Historically, the RAC sector has lacked the necessary resources to fully implement strategies, such as prompted toileting. Routine assessment of continence in RAC may also be negatively affected by a fear of failing to meet accreditation standards, and a narrow focus on documenting incontinence to receive funding.28
Prompted voiding to reduce the frequency of urinary and faecal incontinence was investigated by Ouslander et al in a prospective trial of 165 RAC residents in the US.29 The number of continent bowel movements increased, but the number of incontinence episodes did not decrease with the overall number of bowel movements increasing. Exercise programs in RAC have been evaluated in a cost-effectiveness trial.30 They improved functional outcomes but did not reduce faecal incontinence frequency.
Exercise combined with integrated continence care has shown more promise. In an RCT of 190 RAC residents in the US,31 the treatment group received a brief intervention every two hours, which consisted of prompting toileting and changing as required, in addition to supervised walking or repeated sit-to-stands. Fluids were offered before and after each intervention, and additional upper-body resistance training was added to one intervention per day. The intervention resulted in a significant reduction in faecal incontinence episodes; however, the overall number of bowel movements remained low. It was estimated that one personal care worker would be required for every five patients in order to provide the intervention on an ongoing basis.
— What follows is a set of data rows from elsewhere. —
$ cat src/rtl/darkbus_initiator.sv
// device_bus initiator: one core request at a time, IDLE -> ACCESS -> TURN.
// Define DARKBUS_TIMEOUT_EN to abort accesses whose ack never arrives.
module darkbus_initiator #(
  parameter int TIMEOUT = 255,
  parameter int CNT_W   = 8
) (
  input  logic        XCLK,
  input  logic        XRES,
  input  logic        CORE_REQ,
  input  logic        CORE_WE,
  input  logic [31:0] CORE_ADDR,
  input  logic [31:0] CORE_WDATA,
  output logic        CORE_RDY,
  output logic        CORE_DONE,
  output logic [31:0] CORE_RDATA,
  output logic        CORE_ERR,
  output logic [31:0] BUS_ADDR,
  output logic        BUS_EN,
  output logic        BUS_RE,
  output logic        BUS_WE,
  output logic [31:0] BUS_DOUT,
  output logic        BUS_DOE,
  input  logic [31:0] BUS_DIN,
  input  logic        BUS_RACK,
  input  logic        BUS_WACK
);

  localparam logic [1:0] IDLE   = 2'd0;
  localparam logic [1:0] ACCESS = 2'd1;
  localparam logic [1:0] TURN   = 2'd2;

  logic [1:0]  state_q, state_d;
  logic [31:0] addr_q, addr_d;
  logic        we_q, we_d;
  logic [31:0] wdata_q, wdata_d;
  logic [31:0] rdata_q, rdata_d;
  logic        err_q, err_d;
  logic        done_q, done_d;
  logic        rdy_q, rdy_d;
  logic        accept;
  logic        ack;
  logic        in_access;

`ifdef DARKBUS_TIMEOUT_EN
  logic [CNT_W-1:0] cnt_q, cnt_d;
  logic [CNT_W-1:0] cnt_inc;
  assign cnt_inc = cnt_q + 1'b1;
`else
  logic unused_cfg;
  assign unused_cfg = ^{CNT_W'(TIMEOUT)};
`endif

  assign accept    = CORE_REQ & rdy_q;
  // only the ack that matches the access direction counts
  assign ack       = we_q ? BUS_WACK : BUS_RACK;
  assign in_access = (state_q == ACCESS);

  always_comb begin
    state_d = state_q;
    addr_d  = addr_q;
    we_d    = we_q;
    wdata_d = wdata_q;
    rdata_d = rdata_q;
    err_d   = err_q;
    done_d  = 1'b0;
`ifdef DARKBUS_TIMEOUT_EN
    cnt_d   = cnt_q;
`endif
    unique case (state_q)
      IDLE: begin
        if (accept) begin
          if (|CORE_ADDR[1:0]) begin
            done_d  = 1'b1;
            err_d   = 1'b1;
            rdata_d = '0;
          end else begin
            addr_d  = CORE_ADDR;
            we_d    = CORE_WE;
            wdata_d = CORE_WDATA;
            state_d = ACCESS;
`ifdef DARKBUS_TIMEOUT_EN
            cnt_d   = '0;
`endif
          end
        end
      end
      ACCESS: begin
        if (ack) begin
          rdata_d = we_q ? 32'h0 : BUS_DIN;
          err_d   = 1'b0;
          done_d  = 1'b1;
          state_d = TURN;
        end
`ifdef DARKBUS_TIMEOUT_EN
        else if (cnt_inc == CNT_W'(TIMEOUT)) begin
          rdata_d = '0;
          err_d   = 1'b1;
          done_d  = 1'b1;
          state_d = TURN;
        end else begin
          cnt_d = cnt_inc;
        end
`endif
      end
      TURN: begin
        state_d = IDLE;
      end
      default: begin
        state_d = IDLE;
      end
    endcase
    rdy_d = (state_d == IDLE);
  end

  always_ff @(posedge XCLK or negedge XRES) begin
    if (!XRES) begin
      state_q <= IDLE;
      addr_q  <= '0;
      we_q    <= 1'b0;
      wdata_q <= '0;
      rdata_q <= '0;
      err_q   <= 1'b0;
      done_q  <= 1'b0;
      rdy_q   <= 1'b0;
    end else begin
      state_q <= state_d;
      addr_q  <= addr_d;
      we_q    <= we_d;
      wdata_q <= wdata_d;
      rdata_q <= rdata_d;
      err_q   <= err_d;
      done_q  <= done_d;
      rdy_q   <= rdy_d;
    end
  end

`ifdef DARKBUS_TIMEOUT_EN
  always_ff @(posedge XCLK or negedge XRES) begin
    if (!XRES) begin
      cnt_q <= '0;
    end else begin
      cnt_q <= cnt_d;
    end
  end
`endif

  assign CORE_RDY   = rdy_q;
  assign CORE_DONE  = done_q;
  assign CORE_RDATA = rdata_q;
  assign CORE_ERR   = err_q;

  assign BUS_ADDR = addr_q;
  assign BUS_EN   = in_access;
  assign BUS_RE   = in_access & ~we_q;
  assign BUS_WE   = in_access & we_q;
  assign BUS_DOE  = in_access & we_q;
  assign BUS_DOUT = BUS_DOE ? wdata_q : 32'h0;

endmodule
Faecal incontinence remains an independent risk factor for pressure ulcers in frail older adults,32 so pressure care should continue to be prioritised in RAC. Perianal dermatitis has been found in 51% of RAC residents with faecal incontinence,33 so preventive barrier treatments should also be implemented. Generally, washable continence garments are not used because repeated cleaning is required. Disposable pads can be useful for containment, but this is likely to increase the risk of dermatitis. Charcoal-based pads can be useful if faecal smearing is the primary problem.
Conclusion
Faecal incontinence in RAC is highly prevalent, distressing, and difficult to treat, and the evidence base for treatment remains deficient. However, recognition remains the major barrier to treatment, with simple, non-invasive interventions available to reduce faecal incontinence frequency and prevent complications in the RAC environment. Exercise programs combined with integrated continence care have shown the most potential; however, the resource-intensive nature of these interventions may limit their broader deployment unless funding models change.
Key points
- Faecal incontinence is highly prevalent in older adults living in RAC.
- Faecal incontinence can be a marker of frailty and increased mortality risk.
- Faecal impaction is a common and treatable cause of faecal incontinence in RAC.
- Poor mobility and medications that slow gut transit time, including opioids and anticholinergics, can significantly contribute to the risk of faecal impaction and subsequent faecal incontinence.
- Dietary prescription, with fibre supplementation, may be effective if diminished rectal compliance is not suspected.
- The combination of an exercise program and integrated continence care, consisting of prompted toileting and changing as required, may be the most effective, widely deployable measure.